These initiatives, however, focus on the technical aspects of DNS abuse on an individual level, such as malware, phishing, and botnets. Registries and registrars have also engaged with various initiatives such as the Internet & Jurisdiction Policy Network—or have come up with their own lightweight framework—to explain how they combat illegal and abusive content in the registration of domain names.
Notwithstanding these efforts, a more consistent, transparent, and consolidated effort by the registries and registrars is needed. Considering the increasing relevance of the role of registries and registrars in dealing with content abuse, it’s important to consider what role trust and safety have in domain name governance. How responsive should the domain name industry be overall? If the DNS is such an important part of the internet, the answer to this question then must point to efforts for a coordinated approach among actors participating in the DNS ecosystem to ensure consistency, predictability, and trust.
Domain Name Registries and Registrars
The internet is an infrastructure that encompasses a lot of different and complex applications. Internet users are exposed to various interfaces that correspond to a single name, such as “Google” or “Netflix.” But it is what goes on behind the scenes of these interfaces that tie all of these applications to the global internet: Internet Protocol (IP) addresses. According to the nonprofit Internet Society, “Every bit of data flowing between a user’s computer and the applications being used is in an IP packet, and every single IP has an address that says where it is going. These IP addresses allow any two systems on the Internet to find each other without ambiguity.” As identifiers, IP addresses are closely related to domain names, which are supported through the DNS. Put simply, the DNS functions as a map between IP addresses and names and ensures predictability and consistency.
To this end, the main function of the DNS is to translate the numbers that enable users to access digital services on the internet into memorable names such as netflix.com or google.com. At its core, the DNS allows people to connect with websites.

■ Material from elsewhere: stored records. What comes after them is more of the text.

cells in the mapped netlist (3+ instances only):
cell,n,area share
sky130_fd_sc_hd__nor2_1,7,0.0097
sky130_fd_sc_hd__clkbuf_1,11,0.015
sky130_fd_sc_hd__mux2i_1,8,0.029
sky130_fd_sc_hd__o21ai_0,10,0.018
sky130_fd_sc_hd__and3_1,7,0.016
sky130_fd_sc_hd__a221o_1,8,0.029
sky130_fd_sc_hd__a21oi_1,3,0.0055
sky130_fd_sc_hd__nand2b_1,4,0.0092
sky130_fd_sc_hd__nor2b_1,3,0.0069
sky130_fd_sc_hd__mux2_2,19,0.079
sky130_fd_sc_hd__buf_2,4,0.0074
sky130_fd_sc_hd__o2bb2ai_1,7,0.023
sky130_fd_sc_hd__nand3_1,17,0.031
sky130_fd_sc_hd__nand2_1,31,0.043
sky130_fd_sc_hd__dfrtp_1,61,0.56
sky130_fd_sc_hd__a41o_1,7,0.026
`src/rtl/usb_rh_port_pkg.sv`:
```
package usb_rh_port_pkg;

    localparam int unsigned REG_W    = 32;
    localparam int unsigned NUM_CHG  = 5;
    localparam int unsigned CHG_LO   = 16;

    // Bit positions of the status word (software and driver decode these)
    localparam int unsigned B_CONN   = 0;
    localparam int unsigned B_ENA    = 1;
    localparam int unsigned B_SUSP   = 2;
    localparam int unsigned B_OVC    = 3;
    localparam int unsigned B_RST    = 4;
    localparam int unsigned B_PWR    = 8;
    localparam int unsigned B_LOWSPD = 9;

    // Index of each flag inside the change vector
    localparam int unsigned C_CONN   = 0;
    localparam int unsigned C_ENA    = 1;
    localparam int unsigned C_SUSP   = 2;
    localparam int unsigned C_OVC    = 3;
    localparam int unsigned C_RST    = 4;

    typedef struct packed {
        logic               low_spd;
        logic               powered;
        logic               in_reset;
        logic               ovc;
        logic               suspended;
        logic               enabled;
        logic               connected;
        logic [NUM_CHG-1:0] chg;
    } port_state_t;

    localparam port_state_t PORT_STATE_RST = '0;

endpackage

```
`src/rtl/usb_rh_port_wr.sv`:
```
// Applies one software write to the port state.
module usb_rh_port_wr
    import usb_rh_port_pkg::*;
(
    input  port_state_t          cur_i,
    input  logic                 wr_en_i,
    input  logic [REG_W-1:0]     wdata_i,
    output port_state_t          nxt_o
);

    localparam int unsigned NUM_REQ = 3;

    logic [NUM_CHG-1:0] clr_mask;
    logic [NUM_REQ-1:0] req;
    logic [NUM_REQ-1:0] grant;
    logic               miss;
    logic               unused_wbits;

    assign clr_mask = wdata_i[CHG_LO +: NUM_CHG];
    assign req      = {wdata_i[B_RST], wdata_i[B_SUSP], wdata_i[B_ENA]};

    // A conditional request is granted only on a connected port.
    // Any request on an empty port flags a connect change.
    for (genvar g = 0; g < NUM_REQ; g++) begin : g_req
        assign grant[g] = req[g] & cur_i.connected;
    end
    assign miss = (|req) & ~cur_i.connected;

    assign unused_wbits = ^{wdata_i[REG_W-1:CHG_LO+NUM_CHG],
                            wdata_i[CHG_LO-1:B_LOWSPD+1],
                            wdata_i[B_PWR-1:B_RST+1],
                            wdata_i[B_OVC]};

    always_comb begin
        nxt_o = cur_i;
        if (wr_en_i) begin
            nxt_o.chg = nxt_o.chg & ~clr_mask;
            if (wdata_i[B_CONN]) begin
                nxt_o.enabled = 1'b0;
            end
            if (miss) begin
                nxt_o.chg[C_CONN] = 1'b1;
            end
            if (grant[0]) begin
                nxt_o.enabled = 1'b1;
            end
            if (grant[1]) begin
                nxt_o.suspended = 1'b1;
            end
            if (grant[2]) begin
                // reset finishes at once
                nxt_o.in_reset   = 1'b0;
                nxt_o.enabled    = 1'b1;
                nxt_o.chg[C_RST] = 1'b1;
            end
            if (wdata_i[B_LOWSPD]) begin
                nxt_o.powered   = 1'b0;
                nxt_o.connected = 1'b0;
                nxt_o.suspended = 1'b0;
                nxt_o.in_reset  = 1'b0;
            end
            if (wdata_i[B_PWR]) begin
                nxt_o.powered = 1'b1;
            end
        end
    end

endmodule

```
`src/rtl/usb_rh_port_link.sv`:
```
// Applies port-side attach and detach after the software write.
module usb_rh_port_link
    import usb_rh_port_pkg::*;
(
    input  port_state_t cur_i,
    input  logic        attach_i,
    input  logic        detach_i,
    input  logic        low_spd_i,
    output port_state_t nxt_o
);

    always_comb begin
        nxt_o = cur_i;
        if (detach_i) begin
            if (nxt_o.connected) begin
                nxt_o.connected   = 1'b0;
                nxt_o.chg[C_CONN] = 1'b1;
            end
            if (nxt_o.enabled) begin
                nxt_o.enabled    = 1'b0;
                nxt_o.chg[C_ENA] = 1'b1;
            end
        end
        if (attach_i) begin
            nxt_o.connected   = 1'b1;
            nxt_o.chg[C_CONN] = 1'b1;
            nxt_o.low_spd     = low_spd_i;
        end
    end

endmodule

```
`src/rtl/usb_rh_port_pack.sv`:
```
// Places the state fields at their bit positions in the status word.
module usb_rh_port_pack
    import usb_rh_port_pkg::*;
(
    input  port_state_t      st_i,
    output logic [REG_W-1:0] word_o
);

    logic [REG_W-1:0] base;

    always_comb begin
        base           = '0;
        base[B_CONN]   = st_i.connected;
        base[B_ENA]    = st_i.enabled;
        base[B_SUSP]   = st_i.suspended;
        base[B_OVC]    = st_i.ovc;
        base[B_RST]    = st_i.in_reset;
        base[B_PWR]    = st_i.powered;
        base[B_LOWSPD] = st_i.low_spd;
    end

    for (genvar g = 0; g < REG_W; g++) begin : g_bit
        if (g >= CHG_LO && g < CHG_LO + NUM_CHG) begin : g_chg
            assign word_o[g] = st_i.chg[g - CHG_LO];
        end else begin : g_base
            assign word_o[g] = base[g];
        end
    end

endmodule

```
`src/rtl/usb_rh_port_reg.sv`:
```
module usb_rh_port_reg
    import usb_rh_port_pkg::*;
(
    input  logic             clk,
    input  logic             rst_n,
    input  logic             wr_en,
    input  logic [31:0]      wr_data,
    input  logic             attach,
    input  logic             detach,
    input  logic             attach_low_speed,
    output logic [31:0]      port_reg,
    output logic             chg_evt
);

    typedef struct packed {
        port_state_t st;
        logic        evt;
    } reg_t;

    reg_t        r_d, r_q;
    port_state_t after_wr;
    port_state_t after_link;

    usb_rh_port_wr u_wr (
        .cur_i   (r_q.st),
        .wr_en_i (wr_en),
        .wdata_i (wr_data),
        .nxt_o   (after_wr)
    );

    usb_rh_port_link u_link (
        .cur_i     (after_wr),
        .attach_i  (attach),
        .detach_i  (detach),
        .low_spd_i (attach_low_speed),
        .nxt_o     (after_link)
    );

    always_comb begin
        r_d     = r_q;
        r_d.st  = after_link;
        r_d.evt = (after_link != r_q.st);
    end

    always_ff @(posedge clk) begin
        if (!rst_n) begin
            r_q <= '{st: PORT_STATE_RST, evt: 1'b0};
        end else begin
            r_q <= r_d;
        end
    end

    usb_rh_port_pack u_pack (
        .st_i   (r_q.st),
        .word_o (port_reg)
    );

    assign chg_evt = r_q.evt;

endmodule

```
## src/rtl/trim_prog_decoder.sv

```systemverilog
module trim_prog_decoder #(
  parameter int TRIM_W    = 5,
  parameter int CNT_W     = 6,
  parameter int MIN_PULSE = 20,
  parameter int MIN_GAP   = 20,
  parameter int BLOW_LEN  = 100,
  parameter int LOCK_ADDR = 32
) (
  input  logic              clk,
  input  logic              rst_n,
  input  logic [1:0]        lvl,
  output logic [TRIM_W-1:0] trim,
  output logic [TRIM_W-1:0] blow_stb,
  output logic              lock_stb,
  output logic              locked,
  output logic              cmd_err
);
  localparam int LONGEST  = (BLOW_LEN > MIN_PULSE) ? ((BLOW_LEN > MIN_GAP) ? BLOW_LEN : MIN_GAP)
                                                   : ((MIN_PULSE > MIN_GAP) ? MIN_PULSE : MIN_GAP);
  localparam int RUN_W    = $clog2(LONGEST + 1);
  localparam int TRIM_MAX = (1 << TRIM_W) - 1;
  localparam logic [RUN_W-1:0] RUN_MAX = '1;
  localparam logic [CNT_W-1:0] CNT_MAX = '1;

  localparam logic [1:0] SYM_ZERO = 2'd0;
  localparam logic [1:0] SYM_LOW  = 2'd1;
  localparam logic [1:0] SYM_MID  = 2'd2;
  localparam logic [1:0] SYM_HIGH = 2'd3;

  logic [1:0]        lvl_q;
  logic [RUN_W-1:0]  run_len;
  logic              en;
  logic [CNT_W-1:0]  cnt;
  logic [TRIM_W-1:0] prov;
  logic [TRIM_W-1:0] fuse;

  wire ended     = (lvl != lvl_q);
  wire real_run  = (run_len >= RUN_W'(MIN_PULSE));
  wire long_run  = (run_len >= RUN_W'(BLOW_LEN));
  wire mid_done  = ended && (lvl_q == SYM_MID)  && real_run;
  wire high_done = ended && (lvl_q == SYM_HIGH) && real_run;
  wire gap_short = ended && (lvl_q == SYM_LOW)  && (run_len < RUN_W'(MIN_GAP));

  wire [CNT_W-1:0] cnt_inc = (cnt == CNT_MAX) ? cnt : cnt + CNT_W'(1);
  wire cnt_pow2  = (cnt != '0) && ((cnt & (cnt - CNT_W'(1))) == '0);
  wire cnt_lock  = (cnt == CNT_W'(LOCK_ADDR));
  wire cnt_bit   = cnt_pow2 && (cnt <= CNT_W'(TRIM_MAX));
  wire burn      = high_done && long_run && en && (cnt != '0) && !locked;
  wire clear_seq = (lvl == SYM_ZERO) || locked || gap_short;

  assign trim = locked ? fuse : (fuse | prov);

  always_ff @(posedge clk or negedge rst_n) begin
    if (!rst_n) begin
      lvl_q    <= SYM_ZERO;
      run_len  <= '0;
      en       <= 1'b0;
      cnt      <= '0;
      prov     <= '0;
      fuse     <= '0;
      locked   <= 1'b0;
      blow_stb <= '0;
      lock_stb <= 1'b0;
      cmd_err  <= 1'b0;
    end else begin
      lvl_q    <= lvl;
      run_len  <= ended ? RUN_W'(1) : ((run_len == RUN_MAX) ? run_len : run_len + RUN_W'(1));
      blow_stb <= '0;
      lock_stb <= 1'b0;
      cmd_err  <= 1'b0;

      if (burn) begin
        if (cnt_lock) begin
          locked   <= 1'b1;
          lock_stb <= 1'b1;
        end else if (cnt_bit) begin
          fuse     <= fuse | cnt[TRIM_W-1:0];
          blow_stb <= cnt[TRIM_W-1:0];
        end else begin
          cmd_err  <= 1'b1;
        end
      end

      if (clear_seq) begin
        en  <= 1'b0;
        cnt <= '0;
      end else if (high_done) begin
        en  <= !long_run;
        cnt <= '0;
      end else if (mid_done && en) begin
        cnt <= cnt_inc;
      end

      if ((lvl == SYM_ZERO) || locked || (burn && cnt_lock))
        prov <= '0;
      else if (mid_done && en && !gap_short && (cnt_inc <= CNT_W'(TRIM_MAX)))
        prov <= cnt_inc[TRIM_W-1:0];
    end
  end
endmodule


```
File: config.mk
export PLATFORM = sky130hd
export DESIGN_NAME = latch_interval_timer
export DESIGN_NICKNAME = d
export VERILOG_FILES = /design/src/rtl/tmr_pkg.sv /design/src/rtl/tmr_regif.sv /design/src/rtl/tmr_core.sv /design/src/rtl/tmr_pin_mux.sv /design/src/rtl/latch_interval_timer.sv
export SDC_FILE = /design/constraint.sdc
export NUM_CORES = 1
export LEC_CHECK = 0
export ABC_AREA = 0
export BUFFER_PORTS_ARGS = -buffer_cell sky130_fd_sc_hd__buf_2
export CAP_MARGIN = 10
export CORE_MARGIN = 2
export CORE_UTILIZATION = 50
export CTS_BUF_LIST = sky130_fd_sc_hd__clkbuf_4 sky130_fd_sc_hd__clkbuf_8 sky130_fd_sc_hd__clkbuf_16
export DETAILED_ROUTE_END_ITERATION = 16
export PLACE_DENSITY = 0.75
export SYNTH_ARGS = -nofsm -noshare
export SYNTH_HDL_FRONTEND = slang
export SYNTH_HIERARCHICAL = 1
export SYNTH_SLANG_ARGS = --single-unit
File: constraint.sdc
create_clock -name clk -period 1.8 [get_ports clk]
set_input_delay 0.36 -clock clk [delete_from_list [all_inputs] [get_ports clk]]
set_output_delay 0.36 -clock clk [all_outputs]
set_load 0.03 [all_outputs]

The DNS, however, goes beyond just acting as a place where internet identifiers exist; it further enables the delivery of digital services on the internet. This includes online streaming, service connectivity, and so on.
What’s more, the DNS is also the place where a multitude of actors meet to ensure the internet’s resilience and integrity. Despite the unique role each actor plays in the DNS ecosystem, the focus of this article is domain name registries and registrars, which constitute the connection points between the internet and individual users. For a digital service—such as a social media network, an online market intermediary, or a personal website about cats—users, that is, creators or providers, need to register a domain name to have an online presence.
To register a domain name, for example, <www.trustandsafety.com>, the user most often has to go to a registrar, such as GoDaddy or Tucows, or approach a domain name reseller. Domain name registrars are accredited by the Internet Corporation for Assigned Names and Numbers (ICANN) through a contract. ICANN is the sole coordinator for the allocation of domain names and is also responsible for setting policy rules that underlie the registration of domain names. Resellers, in turn, have a contractual relationship with domain name registrars and sell domain names on their behalf. Additionally, domain name registries sit at the top of the DNS hierarchy, as they are responsible for the management of the top-level domain names they operate—that is, websites that feature a .com or .org in their URLs.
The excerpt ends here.